[Problem to solve]
Print the data below exactly, but only the lines from the one containing "pedestrian walk lamp" down to the one containing "localparam logic [2:0] LAMP_Y = 3'b010;", inclusive.
---------- Dataset extract ----------
$ cat src/rtl/mux4_sel.sv
// Pure 4:1 single-bit select of din by sin.
// Sum-of-products form of the original datapath mux.
module mux4_sel
   import mux4_arb_pkg::*;
(
   input  logic [IDX_W-1:0] sin,
   input  logic [N_REQ-1:0] din,
   output logic             y
);

   assign y = (~sin[1] & ~sin[0] & din[0])
            | (~sin[1] &  sin[0] & din[1])
            | ( sin[1] & ~sin[0] & din[2])
            | ( sin[1] &  sin[0] & din[3]);

endmodule
## src/rtl/timing_sequencer.sv

```systemverilog
// ---------------------------------------------------------------------------
// timing_sequencer
//
// Instruction phase sequencer for a simple control unit. It steps through the
// fetch (T0), decode (T1), execute (T2) and optional indirect-operand (T3)
// phases, owns the instruction register and the program counter, and parks in
// a HALT state when the halt opcode is decoded.
//
// Ports
//   clk        : single clock, all state changes on its rising edge
//   rst_n      : asynchronous active-low reset
//   mem_data   : memory read data, captured as the instruction word in T0
//   mem_ready  : memory handshake, current memory phase completes this cycle
//   pcadd_en   : PC increment request, honoured only on the T0 exit edge
//   selpc      : PC load (jump) request, honoured only on the last-phase exit
//   resume     : leaves HALT on the next edge
//   T0..T3     : registered one-hot phase strobes (all low in HALT)
//   instr      : instruction register
//   modebits   : instr[31:30]
//   opcode     : instr[29:24]
//   pc         : program counter, the memory address during T0
//   halted     : registered, high while in HALT
//   mode_err   : sticky flag for the illegal addressing mode 2'b11
// ---------------------------------------------------------------------------
module timing_sequencer #(
  parameter int         PC_W    = 8,
  parameter logic [5:0] HALT_OP = 6'b111111
) (
  input  logic            clk,
  input  logic            rst_n,
  input  logic [31:0]     mem_data,
  input  logic            mem_ready,
  input  logic            pcadd_en,
  input  logic            selpc,
  input  logic            resume,
  output logic            T0,
  output logic            T1,
  output logic            T2,
  output logic            T3,
  output logic [31:0]     instr,
  output logic [1:0]      modebits,
  output logic [5:0]      opcode,
  output logic [PC_W-1:0] pc,
  output logic            halted,
  output logic            mode_err
);

  typedef enum logic [2:0] {
    S_T0   = 3'd0,
    S_T1   = 3'd1,
    S_T2   = 3'd2,
    S_T3   = 3'd3,
    S_HALT = 3'd4
  } state_t;

  localparam logic [1:0] MODE_INDIRECT = 2'b10;
  localparam logic [1:0] MODE_ILLEGAL  = 2'b11;

  state_t state;
  state_t state_next;

  // Edge qualifiers: the fetch completes when T0 sees mem_ready, and the
  // instruction completes at the exit of its final phase (T2 for direct
  // modes, T3 for the indirect mode).
  logic fetch_done;
  logic last_done;
  logic is_indirect;

  assign modebits    = instr[31:30];
  assign opcode      = instr[29:24];
  assign is_indirect = (modebits == MODE_INDIRECT);

  assign fetch_done = (state == S_T0) && mem_ready;
  assign last_done  = ((state == S_T2) && mem_ready && !is_indirect) ||
                      ((state == S_T3) && mem_ready);

  // Next-state selection; mode 2'b11 falls through the direct path, which
  // makes it sequence exactly like mode 2'b00.
  always_comb begin
    state_next = state;
    case (state)
      S_T0: begin
        if (mem_ready) state_next = S_T1;
      end
      S_T1: begin
        if (opcode == HALT_OP) state_next = S_HALT;
        else                   state_next = S_T2;
      end
      S_T2: begin
        if (mem_ready) state_next = is_indirect ? S_T3 : S_T0;
      end
      S_T3: begin
        if (mem_ready) state_next = S_T0;
      end
      S_HALT: begin
        if (resume) state_next = S_T0;
      end
      default: state_next = S_T0;
    endcase
  end

  // Strobes and halted are registered copies of the next-state decode, so
  // they change together with the state register and carry no input paths.
  always_ff @(posedge clk or negedge rst_n) begin
    if (!rst_n) begin
      state    <= S_T0;
      T0       <= 1'b1;
      T1       <= 1'b0;
      T2       <= 1'b0;
      T3       <= 1'b0;
      halted   <= 1'b0;
      instr    <= 32'd0;
      pc       <= '0;
      mode_err <= 1'b0;
    end else begin
      state  <= state_next;
      T0     <= (state_next == S_T0);
      T1     <= (state_next == S_T1);
      T2     <= (state_next == S_T2);
      T3     <= (state_next == S_T3);
      halted <= (state_next == S_HALT);

      if (fetch_done) begin
        instr <= mem_data;
      end

      // fetch_done and last_done are mutually exclusive by state, but the
      // load is still given priority so a jump can never be lost.
      if (last_done && selpc) begin
        pc <= instr[PC_W-1:0];
      end else if (fetch_done && pcadd_en) begin
        pc <= pc + PC_W'(1);
      end

      if ((state == S_T1) && (modebits == MODE_ILLEGAL)) begin
        mode_err <= 1'b1;
      end
    end
  end

endmodule
```
==> src/rtl/serial_subtractor.sv <==
// Bit-serial subtractor: diff = a - b - bin, one bit per clock, LSB first.
// One full-subtractor cell is reused every cycle with a registered borrow
// carried between bit slices. Operands are captured on start and the result
// is presented with a one-cycle done pulse.

// Single-bit full subtractor cell: d = x - y - bi, borrow-out bo.
module serial_subtractor_fs (
  input  logic i_x,
  input  logic i_y,
  input  logic i_bi,
  output logic o_d,
  output logic o_bo
);
  assign o_d  = i_x ^ i_y ^ i_bi;
  assign o_bo = (~i_x & i_y) | (~(i_x ^ i_y) & i_bi);
endmodule

module serial_subtractor #(
  parameter int WIDTH = 8
) (
  input  logic             clk,
  input  logic             rst_n,
  input  logic             start,
  input  logic [WIDTH-1:0] a,
  input  logic [WIDTH-1:0] b,
  input  logic             bin,
  output logic [WIDTH-1:0] diff,
  output logic             bout,
  output logic             busy,
  output logic             done
);
  localparam int CW = $clog2(WIDTH);
  localparam logic [CW-1:0] C_LAST = CW'(WIDTH - 1);

  typedef enum logic [1:0] {S_IDLE, S_SHIFT, S_DONE} state_t;

  state_t           r_state, w_next;
  logic [WIDTH-1:0] r_a_sr, r_b_sr, r_res_sr;
  logic [WIDTH-1:0] r_diff;
  logic [CW-1:0]    r_cnt;
  logic             r_brw, r_bout, r_busy, r_done;
  logic             w_d, w_bo, w_load, w_last;

  // The cell always looks at the current LSBs; its output is only used in SHIFT.
  serial_subtractor_fs u_cell (
    .i_x  (r_a_sr[0]),
    .i_y  (r_b_sr[0]),
    .i_bi (r_brw),
    .o_d  (w_d),
    .o_bo (w_bo)
  );

  assign w_load = (r_state == S_IDLE) && start;
  assign w_last = (r_state == S_SHIFT) && (r_cnt == C_LAST);

  // State register.
  always_ff @(posedge clk or negedge rst_n) begin
    if (!rst_n) r_state <= S_IDLE;
    else        r_state <= w_next;
  end

  // Next-state logic: start only matters in IDLE; DONE lasts exactly one cycle.
  always_comb begin
    w_next = r_state;
    case (r_state)
      S_IDLE:  if (start) w_next = S_SHIFT;
      S_SHIFT: if (r_cnt == C_LAST) w_next = S_DONE;
      S_DONE:  w_next = S_IDLE;
      default: w_next = S_IDLE;
    endcase
  end

  // Operand shifters, running borrow and slice counter.
  always_ff @(posedge clk or negedge rst_n) begin
    if (!rst_n) begin
      r_a_sr   <= '0;
      r_b_sr   <= '0;
      r_res_sr <= '0;
      r_brw    <= 1'b0;
      r_cnt    <= '0;
    end else if (w_load) begin
      r_a_sr <= a;
      r_b_sr <= b;
      r_brw  <= bin;
      r_cnt  <= '0;
    end else if (r_state == S_SHIFT) begin
      r_a_sr   <= {1'b0, r_a_sr[WIDTH-1:1]};
      r_b_sr   <= {1'b0, r_b_sr[WIDTH-1:1]};
      // New bit enters at the MSB so the first bit lands in bit 0 after WIDTH shifts.
      r_res_sr <= {w_d, r_res_sr[WIDTH-1:1]};
      r_brw    <= w_bo;
      r_cnt    <= r_cnt + CW'(1);
    end
  end

  // Visible outputs: busy/done flags and a result that only moves at completion.
  always_ff @(posedge clk or negedge rst_n) begin
    if (!rst_n) begin
      r_diff <= '0;
      r_bout <= 1'b0;
      r_busy <= 1'b0;
      r_done <= 1'b0;
    end else begin
      r_done <= 1'b0;
      if (w_load) begin
        r_busy <= 1'b1;
      end else if (w_last) begin
        r_busy <= 1'b0;
        r_done <= 1'b1;
        r_diff <= {w_d, r_res_sr[WIDTH-1:1]};
        r_bout <= w_bo;
      end
    end
  end

  assign diff = r_diff;
  assign bout = r_bout;
  assign busy = r_busy;
  assign done = r_done;
endmodule
### src/rtl/traffic_light_fsm.sv
// traffic_light_fsm
//   Two-road intersection controller with an optional pedestrian walk phase.
//   Phase timing is counted in ticks of an external timebase enable; the
//   side-street sensor and the latched walk request steer the phase order.
//
// Parameters
//   T_BASE  base main-green duration in ticks (1..15)
//   T_EXT   main-green extension, walk and side-green duration in ticks (1..15)
//   T_YEL   yellow duration in ticks (1..15)
//
// Ports
//   clk               system clock, rising edge
//   Reset_sincronico  synchronous active-high reset
//   tick              one-clk timebase enable; the phase timer only moves on it
//   Sensor_sync       side-street car present (already synchronized)
//   WR_valor          pending walk request from the external request register
//   WR_Reset          one-clk pulse clearing the request register on walk entry
//   main_light        main-street lamps {R,Y,G}
//   side_light        side-street lamps {R,Y,G}
//   walk_lamp         pedestrian walk lamp
//   state_out         current state code for debug/display
module traffic_light_fsm #(
    parameter int unsigned T_BASE = 6,
    parameter int unsigned T_EXT  = 3,
    parameter int unsigned T_YEL  = 2
) (
    input  logic       clk,
    input  logic       Reset_sincronico,
    input  logic       tick,
    input  logic       Sensor_sync,
    input  logic       WR_valor,
    output logic       WR_Reset,
    output logic [2:0] main_light,
    output logic [2:0] side_light,
    output logic       walk_lamp,
    output logic [2:0] state_out
);

    typedef enum logic [2:0] {
        MG1  = 3'd0,
        MG2  = 3'd1,
        MY   = 3'd2,
        WALK = 3'd3,
        SG1  = 3'd4,
        SG2  = 3'd5,
        SY   = 3'd6
    } state_t;

    localparam logic [2:0] LAMP_R = 3'b100;
    localparam logic [2:0] LAMP_Y = 3'b010;
    localparam logic [2:0] LAMP_G = 3'b001;

    state_t     state;
    state_t     nxt;
    logic [3:0] cnt;
    logic [3:0] last;   // terminal count of the current phase (duration - 1)

    // Lamp pattern {main, side, walk} shown while in state s.
    function automatic logic [6:0] lamps_for(input state_t s);
        case (s)
            MG1, MG2: lamps_for = {LAMP_G, LAMP_R, 1'b0};
            MY:       lamps_for = {LAMP_Y, LAMP_R, 1'b0};
            WALK:     lamps_for = {LAMP_R, LAMP_R, 1'b1};
            SG1, SG2: lamps_for = {LAMP_R, LAMP_G, 1'b0};
            SY:       lamps_for = {LAMP_R, LAMP_Y, 1'b0};
            default:  lamps_for = {LAMP_G, LAMP_R, 1'b0};
        endcase
    endfunction

    always_comb begin
        case (state)
            MG1:     last = 4'(T_BASE - 1);
            MY, SY:  last = 4'(T_YEL - 1);
            default: last = 4'(T_EXT - 1);
        endcase
    end

    // Successor on phase expiry; branch inputs only matter on that edge.
    always_comb begin
        case (state)
            MG1:     nxt = Sensor_sync ? MY : MG2;
            MG2:     nxt = MY;
            MY:      nxt = WR_valor ? WALK : SG1;
            WALK:    nxt = SG1;
            SG1:     nxt = Sensor_sync ? SG2 : SY;
            SG2:     nxt = SY;
            SY:      nxt = MG1;
            default: nxt = MG1;
        endcase
    end

    // Lamps are loaded together with the state so they stay a pure
    // function of the state register while being flop outputs.
    always_ff @(posedge clk) begin
        if (Reset_sincronico) begin
            state    <= MG1;
            cnt      <= '0;
            WR_Reset <= 1'b0;
            {main_light, side_light, walk_lamp} <= lamps_for(MG1);
        end else begin
            WR_Reset <= 1'b0;
            case (state)
                MG1, MG2, MY, WALK, SG1, SG2, SY: begin
                    if (tick) begin
                        if (cnt == last) begin
                            state <= nxt;
                            cnt   <= '0;
                            {main_light, side_light, walk_lamp} <= lamps_for(nxt);
                            // Pulse only on WALK entry so later requests stay latched.
                            if (nxt == WALK)
                                WR_Reset <= 1'b1;
                        end else begin
                            cnt <= cnt + 4'd1;
                        end
                    end
                end
                default: begin
                    // Unused code 7: recover without waiting for a tick.
                    state <= MG1;
                    cnt   <= '0;
                    {main_light, side_light, walk_lamp} <= lamps_for(MG1);
                end
            endcase
        end
    end

    assign state_out = state;

endmodule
----------
[Reply to the task]
//   walk_lamp         pedestrian walk lamp
//   state_out         current state code for debug/display
module traffic_light_fsm #(
    parameter int unsigned T_BASE = 6,
    parameter int unsigned T_EXT  = 3,
    parameter int unsigned T_YEL  = 2
) (
    input  logic       clk,
    input  logic       Reset_sincronico,
    input  logic       tick,
    input  logic       Sensor_sync,
    input  logic       WR_valor,
    output logic       WR_Reset,
    output logic [2:0] main_light,
    output logic [2:0] side_light,
    output logic       walk_lamp,
    output logic [2:0] state_out
);

    typedef enum logic [2:0] {
        MG1  = 3'd0,
        MG2  = 3'd1,
        MY   = 3'd2,
        WALK = 3'd3,
        SG1  = 3'd4,
        SG2  = 3'd5,
        SY   = 3'd6
    } state_t;

    localparam logic [2:0] LAMP_R = 3'b100;
    localparam logic [2:0] LAMP_Y = 3'b010;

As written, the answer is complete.